13. The care apparatus according to claim 1 or 2, wherein the control system is further configured to output corresponding pressure prompt information based on different pressure parameter values corresponding to the first electrode and/or the second electrode.

14. The care apparatus of claim 1 or 2, wherein the control system is further configured to; controlling operation of the at least one care system based on the elasticity value.

15. The care apparatus according to claim 1 or 2, wherein the control system is further configured to generate a first detection result based on the elasticity value of the care object; and outputting first result prompt information corresponding to the first detection result.

16. The care apparatus according to claim 1 or 2, wherein the control system is further configured to obtain a historical elasticity value based on the elasticity value of the care subject and the historical detection, and generate a second detection result; and outputting second result prompt information corresponding to the second detection result.
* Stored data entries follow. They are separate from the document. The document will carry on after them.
## src/common/rv_consts.svh

```systemverilog
`ifndef RV_CONSTS_SVH
`define RV_CONSTS_SVH

`define XLEN      32
`define NUM_REGS  32
`define ZERO_REG  5'd0
`define TRUE      1'b1
`define FALSE     1'b0

// fields: funct7 _ rs2 _ rs1 _ funct3 _ rd _ opcode
`define RV32_LUI    32'b????????????????????_?????_0110111
`define RV32_AUIPC  32'b????????????????????_?????_0010111
`define RV32_JAL    32'b????????????????????_?????_1101111
`define RV32_JALR   32'b???????_?????_?????_000_?????_1100111
`define RV32_BEQ    32'b???????_?????_?????_000_?????_1100011
`define RV32_BNE    32'b???????_?????_?????_001_?????_1100011
`define RV32_BLT    32'b???????_?????_?????_100_?????_1100011
`define RV32_BGE    32'b???????_?????_?????_101_?????_1100011
`define RV32_BLTU   32'b???????_?????_?????_110_?????_1100011
`define RV32_BGEU   32'b???????_?????_?????_111_?????_1100011
`define RV32_LB     32'b???????_?????_?????_000_?????_0000011
`define RV32_LH     32'b???????_?????_?????_001_?????_0000011
`define RV32_LW     32'b???????_?????_?????_010_?????_0000011
`define RV32_LBU    32'b???????_?????_?????_100_?????_0000011
`define RV32_LHU    32'b???????_?????_?????_101_?????_0000011
`define RV32_SB     32'b???????_?????_?????_000_?????_0100011
`define RV32_SH     32'b???????_?????_?????_001_?????_0100011
`define RV32_SW     32'b???????_?????_?????_010_?????_0100011
`define RV32_ADDI   32'b???????_?????_?????_000_?????_0010011
`define RV32_SLTI   32'b???????_?????_?????_010_?????_0010011
`define RV32_SLTIU  32'b???????_?????_?????_011_?????_0010011
`define RV32_XORI   32'b???????_?????_?????_100_?????_0010011
`define RV32_ORI    32'b???????_?????_?????_110_?????_0010011
`define RV32_ANDI   32'b???????_?????_?????_111_?????_0010011
`define RV32_SLLI   32'b0000000_?????_?????_001_?????_0010011
`define RV32_SRLI   32'b0000000_?????_?????_101_?????_0010011
`define RV32_SRAI   32'b0100000_?????_?????_101_?????_0010011
`define RV32_ADD    32'b0000000_?????_?????_000_?????_0110011
`define RV32_SUB    32'b0100000_?????_?????_000_?????_0110011
`define RV32_SLL    32'b0000000_?????_?????_001_?????_0110011
`define RV32_SLT    32'b0000000_?????_?????_010_?????_0110011
`define RV32_SLTU   32'b0000000_?????_?????_011_?????_0110011
`define RV32_XOR    32'b0000000_?????_?????_100_?????_0110011
`define RV32_SRL    32'b0000000_?????_?????_101_?????_0110011
`define RV32_SRA    32'b0100000_?????_?????_101_?????_0110011
`define RV32_OR     32'b0000000_?????_?????_110_?????_0110011
`define RV32_AND    32'b0000000_?????_?????_111_?????_0110011
`define RV32_MUL    32'b0000001_?????_?????_000_?????_0110011
`define RV32_MULH   32'b0000001_?????_?????_001_?????_0110011
`define RV32_MULHSU 32'b0000001_?????_?????_010_?????_0110011
`define RV32_MULHU  32'b0000001_?????_?????_011_?????_0110011
`define RV32_CSRRW  32'b???????_?????_?????_001_?????_1110011
`define RV32_CSRRS  32'b???????_?????_?????_010_?????_1110011
`define RV32_CSRRC  32'b???????_?????_?????_011_?????_1110011
`define WFI         32'b0001000_00101_00000_000_00000_1110011

`endif
```

## src/common/rv_pkg.sv

```systemverilog
`include "rv_consts.svh"

package rv_pkg;

	typedef logic [`XLEN-1:0] word_t;
	typedef logic [`XLEN-1:0] addr_t;
	typedef logic [4:0]       reg_idx_t;

	typedef union packed {
		logic [31:0] raw;
		struct packed {
			logic [6:0] funct7;
			reg_idx_t   rs2;
			reg_idx_t   rs1;
			logic [2:0] funct3;
			reg_idx_t   rd;
			logic [6:0] opcode;
		} r;
	} inst_t;

	typedef enum logic [1:0] {OPA_IS_RS1, OPA_IS_PC, OPA_IS_ZERO} alu_opa_sel_e;

	typedef enum logic [2:0] {
		OPB_IS_RS2, OPB_IS_I_IMM, OPB_IS_S_IMM, OPB_IS_B_IMM, OPB_IS_U_IMM, OPB_IS_J_IMM
	} alu_opb_sel_e;

	typedef enum logic {DEST_NONE, DEST_RD} dest_sel_e;

	typedef enum logic [3:0] {
		ADD, SUB, SLT, SLTU, AND, OR, XOR, SLL, SRL, SRA, MUL, MULH, MULHSU, MULHU
	} alu_func_e;

	typedef struct packed {
		logic  valid;
		inst_t inst;
		addr_t pc;
	} fetch_pkt_t;

	typedef struct packed {
		alu_opa_sel_e opa_sel;
		alu_opb_sel_e opb_sel;
		dest_sel_e    dest_sel;
		alu_func_e    alu_func;
		logic         rd_mem;
		logic         wr_mem;
		logic         cond_branch;
		logic         uncond_branch;
		logic         csr_op;
		logic         halt;
		logic         illegal;
		logic         valid;   // fetch valid and not illegal
	} ctrl_t;

	typedef struct packed {
		ctrl_t    ctrl;
		addr_t    pc;
		reg_idx_t rs1_idx;
		reg_idx_t rs2_idx;
		word_t    rs1_val;
		word_t    rs2_val;
		reg_idx_t dest;   // x0 when nothing is written
		word_t    imm;
	} issue_pkt_t;

	typedef struct packed {
		logic     valid;
		reg_idx_t dest;
		word_t    result;   // link value for jumps
		addr_t    target;
		logic     cond_branch;
		logic     uncond_branch;
		logic     rd_mem;
		logic     wr_mem;
		logic     csr_op;
		logic     halt;
		logic     illegal;
	} exec_pkt_t;

	typedef exec_pkt_t retire_pkt_t;

endpackage

```

## src/design/retire_stage.sv

```systemverilog
`include "rv_consts.svh"

module retire_stage import rv_pkg::*; (
	input  logic        clock,
	input  logic        rst,
	input  exec_pkt_t   exec,
	output retire_pkt_t retire,
	output logic        wr_en,
	output reg_idx_t    wr_idx,
	output word_t       wr_data,
	output logic        halted
);

	always_ff @(posedge clock) begin
		if (rst) begin
			retire.valid   <= `FALSE;
			retire.illegal <= `FALSE;
			halted         <= `FALSE;
		end else if (halted) begin
			retire.valid   <= `FALSE;   // nothing retires once stopped
		end else begin
			retire <= exec;
			halted <= exec.valid && exec.halt;
		end
	end

	assign wr_en   = retire.valid && !retire.illegal && retire.dest != `ZERO_REG;
	assign wr_idx  = retire.dest;
	assign wr_data = retire.result;

endmodule

```

## config.mk

```make
export PLATFORM = sky130hd
export DESIGN_NAME = retire_stage
export DESIGN_NICKNAME = d
export VERILOG_FILES = /design/src/common/rv_pkg.sv /design/src/design/retire_stage.sv
export VERILOG_INCLUDE_DIRS = /design/src /design/src/common
export SDC_FILE = /design/constraint.sdc
export NUM_CORES = 1
export LEC_CHECK = 0
export ABC_AREA = 1
export BUFFER_PORTS_ARGS = -buffer_cell sky130_fd_sc_hd__buf_2
export CAP_MARGIN = 20
export CORE_MARGIN = 3
export CORE_UTILIZATION = 39
export CTS_CLUSTER_DIAMETER = 100
export DETAILED_ROUTE_END_ITERATION = 6
export MAX_ROUTING_LAYER = met4
export PLACE_DENSITY = 0.8
export SYNTH_ARGS = -nofsm -noshare
export SYNTH_HDL_FRONTEND = slang
export SYNTH_SLANG_ARGS = --single-unit
```

## constraint.sdc

```tcl
create_clock -name clock -period 6.6 [get_ports clock]
set_input_delay 0.66 -clock clock [delete_from_list [all_inputs] [get_ports clock]]
set_output_delay 0.66 -clock clock [all_outputs]
set_load 0.005 [all_outputs]
```

Word level (Yosys, flattened, before mapping)
Index checks and enable logic that the tools add are counted.
{"block": "word_totals", "input_bits": 79, "output_inout_bits": 116, "wordCells": 22, "ff_bits": 78}
{"block": "classes", "n_mux": 1, "n_reduce_logical": 7, "bitwise_logic": 2}
{"cell": "nonzero test 5 bit", "count": 1}
{"cell": "logical AND 1 bit", "count": 3}
{"cell": "inverter 1 bit", "count": 2}
{"cell": "AND reduction 2 bit", "count": 1}
{"cell": "OR reduction 2 bit", "count": 1}
{"cell": "logical NOT 1 bit", "count": 1}
{"cell": "2-to-1 mux 1 bit", "count": 1}

Depth between registers and ports, before layout
{"block": "logic_depth", "depth_word": 3, "mapped_depth": 4, "ltp_nobuf": 4}

Worst setup path before layout
Ideal clock, no wire load.
{"block": "synth_timing", "path_kind": "input port to flip-flop", "start": "input rst", "end": "register retire[10] (netlist bit) (enable)", "t_required_ns": 6.090, "setup_time_ns": 0.510, "arrival_ns": 3.797, "path_buffers": 0, "stages": 1, "slack_ns": 2.293, "path_cell_list": "nor2_1"}
{"block": "synth_via", "elab_chain_len": 2}
{"item": "start, declared", "line_no": "retire_stage.sv:5", "source": "input logic rst,"}
{"item": "inverter 1 bit (no source line)"}
{"item": "AND reduction 2 bit (no source line)"}
{"item": "end, declared", "line_no": "retire_stage.sv:7", "source": "output retire_pkt_t retire,"}
Every way passes these cells.
A chain may end at the register's enable or synchronous reset.

Worst setup path after layout
{"block": "layout_timing", "start": "register retire, in the netlist wr_idx[0]", "end": "output wr_en"}
{"block": "layout_via", "elab_chain_len": 2}
{"item": "nonzero test 5 bit (no source line)"}
{"item": "logical AND 1 bit (no source line)"}
{"item": "end, declared", "line_no": "retire_stage.sv:8", "source": "output logic wr_en,"}
Every way passes these cells.

==> flow_summary.json <==
{
  "portBuffers": 194,
  "drtAntennaViolNets": 0,
  "fin_ws_ns": 4.78,
  "hold_buffers": 0,
  "path_delay_family": "flip-flops",
  "cts_setup_buffers": 0,
  "totalWireLength_um": 5570,
  "status": "finished clean",
  "reg2reg_depth": 2,
  "slowest_stage": "edfxtp_1",
  "peakVddDrop_uv": 147,
  "worstMarginPinSlew_ns": 0.913,
  "power_frac_comb_pct": 7.9,
  "fin_worst_skew_ns": 0.00832,
  "clock_sinks": 78,
  "avgSynthCellArea_um2": 20.3,
  "slew_viol_final": 0,
  "dieWidth_um": 88.6,
  "cp_slowest_stage_delay_ns": 0.41,
  "cp.required_ns": 5.94,
  "crit_buf_inv": 2,
  "placed_cell_area_um2": 3460,
  "syn_inst": 131,
  "htreeDepth": 3,
  "routabilityCongestion": 0.700,
  "p_total_uw": 1080,
  "cp.arrival_ns": 1.16,
  "vias": 1657,
  "synth_nets": 210,
  "core-area_um2": 6460,
  "path_class": "reg -> out",
  "internal_power_uw": 871,
  "clock-root-buffer": "clkbuf_8",
  "yosysWarnings": 0,
  "numCtsBuffers": 9,
  "final_area_um2": 3690,
  "leakage_uw": 0.00167,
  "switching_share_pct": 19.3,
  "fin_cells": 381,
  "cts_resized": 0,
  "dp_cells": 366,
  "clk_pin_slew_ns": 0.07,
  "max_slew_margin_pct": 39.2,
  "clockBufferDepth": 2,
  "rsz0062_at_grt": "false",
  "grt_pass1_wl_um": 7840,
  "insertion_delay_ns": 0.33,
  "power.switching_uw": 209,
  "cts_tree": "yes",
  "power_frac_seq_pct": 54.6,
  "first_pass_iters": 4,
  "synth_top_area_share_pct": 84.7,
  "die_y_um": 88.6,
  "drv_cap": 0,
  "synth_cell_type_count": 9,
  "yosys.area.top_type": "edfxtp_1",
  "ioPinCount": 195,
  "dp_hpwl_um": 4290,
  "fin_nets": 379,
  "wl_per_cell_um": 14.6,
  "grt_start_max_net_pins": 76,
  "synth-seq-cells": 78,
  "antenna_cells": 0,
  "design.die.area_um2": 7840,
  "drive_gt1_share_pct": 68.8,
  "synth.area.top_cells": "edfxtp_1 (85%), buf_4 (10%), dfxtp_1 (2.3%)",
  "finalHoldViolCount": 0,
  "finalSetupTns_ns": 0,
  "startpoint_type": "flop",
  "worst_hold_path_type": "reg -> reg",
  "initial_core_util_pct": 41.1,
  "cp_num_cells": 5,
  "yosysSeqAreaShare_pct": 87.0,
  "drt-initial-drc-count": 68,
  "first_global_vias": 1612,
  "min_path_cells": 2,
  "grt-ovfl-total": 0,
  "pre_cts_ws_ns": 4.59,
  "syn_to_final_growth_pct": 38.8,
  "worstPathCellList": "nor2_1, nand3_1, nand2_1, inv_1, buf_2",
  "cellPowerDensity_nw_per_um2": 293,
  "rows": 29,
  "vias_per_cell": 4.35,
  "fin_crit_sh_pct": 27.6,
  "grt_usage_pct": 14.3,
  "critPathMaxFanout": 3,
  "p_clk_share_pct": 37.5,
  "antenna_found_initial": 0,
  "min_period_ns": 1.82,
  "critPathCaptureType": "output pin",
  "syn_area_um2": 2660,
  "setup_viol": 0,
  "max_freq_mhz": 549,
  "drc_errors": 0
}
through the flow:
stage | hold slack [ns] | util [%]
after global placement | 0.459 | 53.6
after global routing | 0.469 | 57.1
after detailed placement | 0.485 | 53.6
after CTS | 0.480 | 57.1
after floorplan | 0.460 | -
final | 0.490 | 57.1
synthesized netlist by cell type, drive strengths merged:
library cell and n:
dfxtp 3, nand3 1, buf 37, edfxtp 75, nand2 4, nor3b 1
a21oi 2, inv 4, nor2 4
cell type report:
| class | count | area (um^2) |
|---|---|---|
| fill | 551 | 2770 |
| sequential | 78 | 2310 |
| timing repair buffer | 195 | 978 |
| clock buffer | 10 | 128 |
| clock inverter | 5 | 98.8 |
| tap | 77 | 96.3 |
| multi-input combinational | 12 | 60.1 |
| inverter | 4 | 15.0 |
placed cells by master, fill, tap and decap left out:
master     netlist  final
bufinv_16        0      3
buf_2            0    194
nor2_4           0      1
nand3_1          1      1
clkbuf_1         0      1
buf_4           37      1
nand2_1          4      4
nor3b_1          1      1
nor2_1           4      3
edfxtp_1        75     75
clkinv_2         0      1
clkinv_1         0      1
dfxtp_1          3      3
a21oi_1          2      2
inv_1            4      4
clkbuf_8         0      9
cell families (layout without fill, tap and decap cells):
kind of cell           after synthesis  after routing  share of synthesized area, %
AO/OA/AOI/OAI                        2              2                         0.377
AND/OR/NAND/NOR                     10             10                          1.60
buffers and inverters               41            214                          11.0
flip-flops                          78             78                          87.0
path summary, 6_finish.rpt:
path | from | end | slack (ns)
worst max-delay path | wr_idx[0] | wr_en | 4.78
worst min-delay path | retire[0] | retire[0] | 0.49
worst max register to register | halted | wr_data[27] | 5.01
worst min register to register | retire[0] | retire[0] | 0.49
power groups by stage:
stage,combinational [uW],clock [uW],sequential [uW]
after CTS,87.4,416,590
final,85.3,405,589
after floorplan,31.0,0,608
after global placement,85.5,0,599
after detailed placement,87.4,0,601
after global routing,95.2,440,593
flip-flops by register name (all words and copies together), names as in the netlist:
register and count:
halted 1, wr_idx 5, retire 40, wr_data 32
tightest hold or removal path: cells and delay by family (launching register included):
| family | cells | cell delay, ns |
|---|---|---|
| compound gates | 1 | 0.06 |
| flops | 1 | 0.32 |
| simple gates | 1 | 0.06 |
layer usage:
layer	wire [um]	track usage (%)	vias up	part of all wire, %
met5	0	-	-	0
met4	48	6.18	0	0.86
met3	503	4.93	6	9.0
met2	3010	23.2	110	54
met1	2010	15.9	769	36
li1	-	-	772	-
(Power assumes the default switching activity.)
17. The care apparatus as recited in claim 1 or 2, wherein said apparatus body includes a first body and a second body; the second machine body comprises an upper cover and a lower cover; the upper cover and the lower cover are buckled to form a first cavity, and an operation surface is arranged on the upper cover; and the operation surface of the upper cover is provided with a through hole which is matched with an electrode in the electrode assembly to enter and exit.

18. The care apparatus as recited in claim 17, wherein said upper cover is provided therein with a waterproof coating covering an operation face, said waterproof coating being provided with a through hole for fitting in and out of an electrode in said electrode assembly.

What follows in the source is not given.